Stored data
BEGIN

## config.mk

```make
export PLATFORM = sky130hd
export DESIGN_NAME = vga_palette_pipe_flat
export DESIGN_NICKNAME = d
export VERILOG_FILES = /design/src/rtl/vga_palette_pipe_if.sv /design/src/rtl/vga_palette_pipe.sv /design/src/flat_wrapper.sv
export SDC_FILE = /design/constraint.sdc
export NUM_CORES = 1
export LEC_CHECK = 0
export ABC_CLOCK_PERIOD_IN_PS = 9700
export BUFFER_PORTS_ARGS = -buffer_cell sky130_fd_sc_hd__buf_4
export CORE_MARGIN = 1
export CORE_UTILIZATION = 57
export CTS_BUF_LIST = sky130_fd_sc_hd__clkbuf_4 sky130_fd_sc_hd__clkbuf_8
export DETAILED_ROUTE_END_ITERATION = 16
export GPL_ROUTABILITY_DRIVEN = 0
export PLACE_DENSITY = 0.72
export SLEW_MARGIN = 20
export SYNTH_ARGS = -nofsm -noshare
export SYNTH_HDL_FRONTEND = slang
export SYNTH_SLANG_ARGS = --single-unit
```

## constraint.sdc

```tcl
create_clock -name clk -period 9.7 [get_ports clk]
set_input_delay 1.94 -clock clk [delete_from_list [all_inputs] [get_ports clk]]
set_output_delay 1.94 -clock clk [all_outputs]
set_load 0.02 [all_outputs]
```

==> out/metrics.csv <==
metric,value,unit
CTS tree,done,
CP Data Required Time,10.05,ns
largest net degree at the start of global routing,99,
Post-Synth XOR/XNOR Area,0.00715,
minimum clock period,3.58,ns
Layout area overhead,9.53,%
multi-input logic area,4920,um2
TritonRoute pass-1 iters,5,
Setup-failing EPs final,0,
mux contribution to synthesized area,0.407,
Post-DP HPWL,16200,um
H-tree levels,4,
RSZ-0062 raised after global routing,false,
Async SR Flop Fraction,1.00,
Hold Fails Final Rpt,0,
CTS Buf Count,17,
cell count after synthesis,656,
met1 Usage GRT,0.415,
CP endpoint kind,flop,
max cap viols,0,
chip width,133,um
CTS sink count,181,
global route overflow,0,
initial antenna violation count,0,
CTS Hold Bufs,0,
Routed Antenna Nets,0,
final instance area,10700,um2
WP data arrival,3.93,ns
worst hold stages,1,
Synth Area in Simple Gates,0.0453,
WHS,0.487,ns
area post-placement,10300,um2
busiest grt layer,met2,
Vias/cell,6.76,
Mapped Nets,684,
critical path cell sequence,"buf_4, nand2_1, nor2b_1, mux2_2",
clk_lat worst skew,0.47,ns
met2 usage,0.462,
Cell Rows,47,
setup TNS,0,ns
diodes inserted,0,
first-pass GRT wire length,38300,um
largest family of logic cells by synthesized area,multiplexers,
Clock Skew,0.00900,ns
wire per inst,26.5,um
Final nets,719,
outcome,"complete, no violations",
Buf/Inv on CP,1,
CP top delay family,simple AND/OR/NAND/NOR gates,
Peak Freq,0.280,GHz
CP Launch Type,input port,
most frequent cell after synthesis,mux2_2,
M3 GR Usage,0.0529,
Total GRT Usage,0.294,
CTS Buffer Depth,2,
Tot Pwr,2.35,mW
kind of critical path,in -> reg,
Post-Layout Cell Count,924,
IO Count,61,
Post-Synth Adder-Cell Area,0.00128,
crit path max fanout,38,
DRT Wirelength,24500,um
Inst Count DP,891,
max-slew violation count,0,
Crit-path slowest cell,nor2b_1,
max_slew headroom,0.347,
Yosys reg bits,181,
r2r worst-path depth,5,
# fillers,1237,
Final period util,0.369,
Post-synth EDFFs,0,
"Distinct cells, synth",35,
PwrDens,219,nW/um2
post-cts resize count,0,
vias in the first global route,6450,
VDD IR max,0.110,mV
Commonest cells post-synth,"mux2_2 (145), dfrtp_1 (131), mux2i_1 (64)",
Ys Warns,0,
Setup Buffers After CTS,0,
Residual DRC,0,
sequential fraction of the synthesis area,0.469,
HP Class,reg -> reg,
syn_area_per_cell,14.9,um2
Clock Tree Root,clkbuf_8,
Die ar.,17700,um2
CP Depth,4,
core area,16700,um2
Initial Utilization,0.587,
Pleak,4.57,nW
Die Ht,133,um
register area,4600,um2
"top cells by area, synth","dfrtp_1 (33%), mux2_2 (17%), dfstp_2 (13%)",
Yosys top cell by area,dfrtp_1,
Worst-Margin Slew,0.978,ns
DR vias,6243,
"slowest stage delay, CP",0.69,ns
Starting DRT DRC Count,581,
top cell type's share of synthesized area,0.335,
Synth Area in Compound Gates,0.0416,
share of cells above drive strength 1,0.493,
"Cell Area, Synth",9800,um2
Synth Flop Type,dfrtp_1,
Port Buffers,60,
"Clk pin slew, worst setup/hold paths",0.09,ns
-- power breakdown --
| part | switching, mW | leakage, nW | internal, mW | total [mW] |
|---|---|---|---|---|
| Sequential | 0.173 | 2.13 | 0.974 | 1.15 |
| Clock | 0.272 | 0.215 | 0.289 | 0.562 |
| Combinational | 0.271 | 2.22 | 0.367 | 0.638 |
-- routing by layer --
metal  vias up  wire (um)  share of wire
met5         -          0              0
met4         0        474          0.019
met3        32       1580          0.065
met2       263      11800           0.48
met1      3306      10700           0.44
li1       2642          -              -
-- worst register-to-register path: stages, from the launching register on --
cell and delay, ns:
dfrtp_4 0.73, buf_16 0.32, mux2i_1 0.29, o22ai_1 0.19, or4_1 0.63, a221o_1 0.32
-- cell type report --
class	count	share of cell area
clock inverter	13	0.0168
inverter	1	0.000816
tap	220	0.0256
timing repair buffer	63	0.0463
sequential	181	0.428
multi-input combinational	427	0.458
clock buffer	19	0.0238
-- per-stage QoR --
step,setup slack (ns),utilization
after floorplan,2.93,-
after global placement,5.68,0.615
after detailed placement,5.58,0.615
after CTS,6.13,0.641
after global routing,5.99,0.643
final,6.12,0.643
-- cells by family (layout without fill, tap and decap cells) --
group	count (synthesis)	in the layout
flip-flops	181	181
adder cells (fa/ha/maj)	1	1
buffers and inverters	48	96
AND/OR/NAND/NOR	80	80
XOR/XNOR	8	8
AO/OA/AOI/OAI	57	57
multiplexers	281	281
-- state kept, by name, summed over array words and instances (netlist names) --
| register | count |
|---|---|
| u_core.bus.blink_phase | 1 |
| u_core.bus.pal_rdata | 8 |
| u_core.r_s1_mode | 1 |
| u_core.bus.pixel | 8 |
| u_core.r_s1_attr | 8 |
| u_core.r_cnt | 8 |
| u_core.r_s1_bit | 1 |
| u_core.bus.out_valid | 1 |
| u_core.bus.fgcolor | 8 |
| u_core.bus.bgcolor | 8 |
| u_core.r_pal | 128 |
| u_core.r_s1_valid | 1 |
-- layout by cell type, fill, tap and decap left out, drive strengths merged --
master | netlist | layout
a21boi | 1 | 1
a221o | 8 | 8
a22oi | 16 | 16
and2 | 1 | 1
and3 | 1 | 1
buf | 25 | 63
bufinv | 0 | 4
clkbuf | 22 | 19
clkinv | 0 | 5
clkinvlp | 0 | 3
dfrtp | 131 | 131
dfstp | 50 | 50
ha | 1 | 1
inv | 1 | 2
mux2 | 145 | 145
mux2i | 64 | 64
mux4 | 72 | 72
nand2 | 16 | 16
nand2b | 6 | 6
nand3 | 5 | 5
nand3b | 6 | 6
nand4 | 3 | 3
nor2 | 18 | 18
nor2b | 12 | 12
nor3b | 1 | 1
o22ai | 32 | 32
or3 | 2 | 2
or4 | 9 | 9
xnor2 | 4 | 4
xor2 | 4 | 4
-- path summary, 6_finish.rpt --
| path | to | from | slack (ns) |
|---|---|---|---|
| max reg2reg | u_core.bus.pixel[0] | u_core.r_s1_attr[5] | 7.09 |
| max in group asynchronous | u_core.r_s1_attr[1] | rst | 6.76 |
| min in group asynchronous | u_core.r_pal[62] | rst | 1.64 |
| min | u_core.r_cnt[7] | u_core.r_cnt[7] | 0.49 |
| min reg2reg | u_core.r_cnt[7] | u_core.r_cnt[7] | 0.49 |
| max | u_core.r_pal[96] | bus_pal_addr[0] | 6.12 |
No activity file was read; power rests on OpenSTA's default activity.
`config.mk`:
```
export PLATFORM = sky130hd
export DESIGN_NAME = input_debounce_flat
export DESIGN_NICKNAME = d
export VERILOG_FILES = /design/src/rtl/input_debounce_if.sv /design/src/rtl/input_debounce.sv /design/src/flat_wrapper.sv
export SDC_FILE = /design/constraint.sdc
export NUM_CORES = 1
export LEC_CHECK = 0
export ABC_AREA = 0
export CORE_MARGIN = 1
export CORE_UTILIZATION = 50
export CTS_CLUSTER_DIAMETER = 30
export DETAILED_ROUTE_END_ITERATION = 12
export DONT_BUFFER_PORTS = 1
export SYNTH_ARGS = -nofsm -noshare
export SYNTH_HDL_FRONTEND = slang
export SYNTH_SLANG_ARGS = --single-unit
export TNS_END_PERCENT = 30
```
`constraint.sdc`:
```
create_clock -name clk -period 2.03 [get_ports clk]
set_input_delay 0.406 -clock clk [delete_from_list [all_inputs] [get_ports clk]]
set_output_delay 0.406 -clock clk [all_outputs]
set_load 0.01 [all_outputs]
```
`src/rtl/input_debounce_if.sv`:
```
// Debouncer signal bundle: raw switch levels in, clean levels and edge pulses out.
// The slave modport is the debouncer; the master modport is the pin driver / consumer side.
interface input_debounce_if #(
  parameter int WIDTH = 2
);
  logic [WIDTH-1:0] raw_in;
  logic [WIDTH-1:0] db_out;
  logic [WIDTH-1:0] rise_o;
  logic [WIDTH-1:0] fall_o;

  modport master (output raw_in, input db_out, input rise_o, input fall_o);
  modport slave  (input raw_in, output db_out, output rise_o, output fall_o);
endinterface

```
`src/rtl/input_debounce.sv`:
```
// Per-bit two-flop synchronizer plus stability-counter debouncer.
// A new synchronized level must persist for CNT_MAX consecutive cycles before
// db_out follows it; any return to the current level clears the count.
// Optional feature macro: INPUT_DEBOUNCE_PULSE_EN builds the rise/fall pulse
// registers; without it rise_o/fall_o are tied low and db_out is unchanged.
module input_debounce #(
  parameter int WIDTH   = 2,
  parameter int CNT_MAX = 1000,
  parameter int CNT_W   = 10
) (
  input logic           clk,
  input logic           rst_n,
  input_debounce_if.slave bus
);

  localparam logic [CNT_W-1:0] CNT_LAST = CNT_W'(CNT_MAX - 1);

  logic [WIDTH-1:0] s1_reg;
  logic [WIDTH-1:0] s2_reg;
  logic [WIDTH-1:0] db_reg;
  logic [WIDTH-1:0] rise_reg;
  logic [WIDTH-1:0] fall_reg;

  // Two-flop synchronizer on every raw input bit, nothing between the stages.
  always_ff @(posedge clk or negedge rst_n) begin
    if (!rst_n) begin
      s1_reg <= '0;
      s2_reg <= '0;
    end else begin
      s1_reg <= bus.raw_in;
      s2_reg <= s1_reg;
    end
  end

  generate
    for (genvar gi = 0; gi < WIDTH; gi++) begin : g_bit
      logic [CNT_W-1:0] cnt_reg;
      logic             mismatch;
      logic             accept;

      assign mismatch = (s2_reg[gi] != db_reg[gi]);
      assign accept   = mismatch && (cnt_reg == CNT_LAST);

      // Stability counter: counts consecutive mismatches, accepts on the last one,
      // and restarts from zero whenever the input agrees with the output again.
      always_ff @(posedge clk or negedge rst_n) begin
        if (!rst_n) begin
          cnt_reg    <= '0;
          db_reg[gi] <= 1'b0;
        end else if (!mismatch) begin
          cnt_reg <= '0;
        end else if (accept) begin
          cnt_reg    <= '0;
          db_reg[gi] <= s2_reg[gi];
        end else begin
          cnt_reg <= cnt_reg + 1'b1;
        end
      end

`ifdef INPUT_DEBOUNCE_PULSE_EN
      // Edge pulses registered on the same edge that updates db_out, so each is
      // high for exactly the following cycle and the two are mutually exclusive.
      always_ff @(posedge clk or negedge rst_n) begin
        if (!rst_n) begin
          rise_reg[gi] <= 1'b0;
          fall_reg[gi] <= 1'b0;
        end else begin
          rise_reg[gi] <= accept &  s2_reg[gi];
          fall_reg[gi] <= accept & ~s2_reg[gi];
        end
      end
`else
      assign rise_reg[gi] = 1'b0;
      assign fall_reg[gi] = 1'b0;
`endif
    end
  endgenerate

  assign bus.db_out = db_reg;
  assign bus.rise_o = rise_reg;
  assign bus.fall_o = fall_reg;

endmodule

```
`src/flat_wrapper.sv`:
```
// flat-port wrapper written by rule: the top's interface ports become plain ports
module input_debounce_flat 
#(
  parameter int WIDTH   = 2,
  parameter int CNT_MAX = 1000,
  parameter int CNT_W   = 10
)
  (clk, rst_n, bus_raw_in, bus_db_out, bus_rise_o, bus_fall_o);
  input_debounce_if #(.WIDTH(WIDTH)) bus_i ();
  input logic clk;
  input logic rst_n;
  input wire logic [$bits(bus_i.raw_in)-1:0] bus_raw_in;
  output wire logic [$bits(bus_i.db_out)-1:0] bus_db_out;
  output wire logic [$bits(bus_i.rise_o)-1:0] bus_rise_o;
  output wire logic [$bits(bus_i.fall_o)-1:0] bus_fall_o;
  assign bus_i.raw_in = bus_raw_in;
  assign bus_db_out = bus_i.db_out;
  assign bus_rise_o = bus_i.rise_o;
  assign bus_fall_o = bus_i.fall_o;
  input_debounce #(.WIDTH(WIDTH), .CNT_MAX(CNT_MAX), .CNT_W(CNT_W)) u_core (.clk(clk), .rst_n(rst_n), .bus(bus_i));
endmodule
```
==> summary.md <==
| Metric | Value |
|---|---|
| Status | `complete, no violations` |
| First-pass GRT wire length | `approximately 3600 microns` |
| I/O pin count | `10` |
| Post-Route WL | `roughly 2000 microns` |
| Clock Tree Buf Depth | `2` |
| Post-synth EDFFs | `0` |
| Setup CP Type | `reg -> reg` |
| Critical R2R Capture | `u_core.g_bit[0].cnt_reg[3]` |
| CP Launch Type | `register` |
| Post-Syn Area per Cell | `between 10 and 15 sq um` |
| Commonest cells in the synthesized netlist | `dfrtp_1, nor2_1, nand2_1, nand3_1, a21oi_1` |
| Static Leak | `approximately 0.54 nW` |
| Clock skew | `around 0.0062 ns` |
| Port bufs | `0` |
| Clock transition at the registers of the reported paths | `0.14 ns` |
| Max reg flops | `20` |
| TritonRoute pass-1 iters | `4` |
| Post-cts resize count | `0` |
| Cell Pwr Density | `648.6 mW/mm^2` |
| Crit path capture | `u_core.g_bit[0].cnt_reg[3]` |
| WP data arrival | `1.76 ns` |
| CP Data Required Time | `between 2 and 2.5 ns` |
| Core Region | `between 0.002 and 0.0025 sq mm` |
| DR vias/cell | `approximately 5.7` |
| Tightest Pin Transition | `just over 0.5 ns` |
| Largest net degree at the start of global routing | `27` |
| CP max FO | `6` |
| Area delta synth->final | `6.755%` |
| # rows | `17` |
| Share of layout cells above drive strength 1 | `0.1008` |
| Initial antenna violation count | `0` |
| Endpoints failing hold | `0` |
| Setup Viol. Count Final | `0` |
| Initial Utilization | `0.5422` |
| Period utilization | `0.7703` |
| Clock Tree Root | `clkbuf_4` |
| Grt peak-use layer | `met1` |
| Gr ovfl total | `0` |
| Synth top area cells | `dfrtp_1, xor2_1, nor2_1` |
| Antenna cells | `0` |
| H-tree levels | `1` |
| Reg-to-Reg Start | `u_core.g_bit[0].cnt_reg[0]` |
| Met1 Use GR | `0.2821` |
| FMAX | `639.5 MHz` |
| Max IR drop VDD | `0.4511 mV` |
| Depth of the worst hold-timing path | `0` |
| Synth Warn # | `0` |
| Hold Path Origin | `bus_raw_in[0]` |
| Gp weighted congestion | `approximately 0.8` |
| Synth unique cells | `29` |
| Seq/Total Area, Yosys | `0.5322` |
| Worst hold path class | `in -> reg` |
| Die ar. | `between 0.002 and 0.003 sq mm` |
| Cell with the most instances after synthesis | `dfrtp_1` |
| Number of remaining DRC errors | `0` |
| Worst r2r path cells | `4` |
| Crit. Startpoint | `u_core.g_bit[0].cnt_reg[0]` |
| Final min period | `~1.6 ns` |
| Most area-hungry cell type in the Yosys netlist | `dfrtp_1` |
| Sink Count | `26` |
| Routed wire length per instance | `13.90 microns` |
| Final HPWL DP | `around 1500 microns` |
| Vias in the first global route | `just under 800` |
| Rel. slew slack | `0.6601` |
| Max Cap Violations | `0` |
| Synth top area share | `0.5322` |
| Cells after Synth | `roughly 110` |
| Worst-Skew Late Latency | `0.31 ns` |
| Starting DRT DRC Count | `16` |
| Die Height | `about 51 microns` |
| #FFs+latches synth | `26` |
| Nets@finish | `between 100 and 150` |
| Total CTS buffers | `3` |
| R2R Setup Slk | `0.47 ns` |
| Met2 usage | `0.2619` |
| Unrepaired setup endpoints after global routing | `false` |
| Residual antenna-violating net count after detailed routing | `0` |
| Fin util | `0.5788` |
| Post-Syn Area | `0.001222 sq mm` |
| Top_reg_cell synth | `dfrtp_1` |
| Via Count | `about 840` |
| Final Max Slew Viols | `0` |
| TritonCTS clock tree | `yes` |
| M3 GR Usage | `0.04167` |
| Setup total negative slack | `0 ns` |
| Async S/R FF share, synth | `1.000` |
| Die width | `approximately 50 microns` |
| Setup Buffers After CTS | `0` |
| GRT Overall Usage | `0.1857` |
| Setup crit end kind | `register` |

END

Where a line of the records has the string "slowest", copy that line.

> [Expected answer]:
Crit-path slowest cell,nor2b_1,
"slowest stage delay, CP",0.69,ns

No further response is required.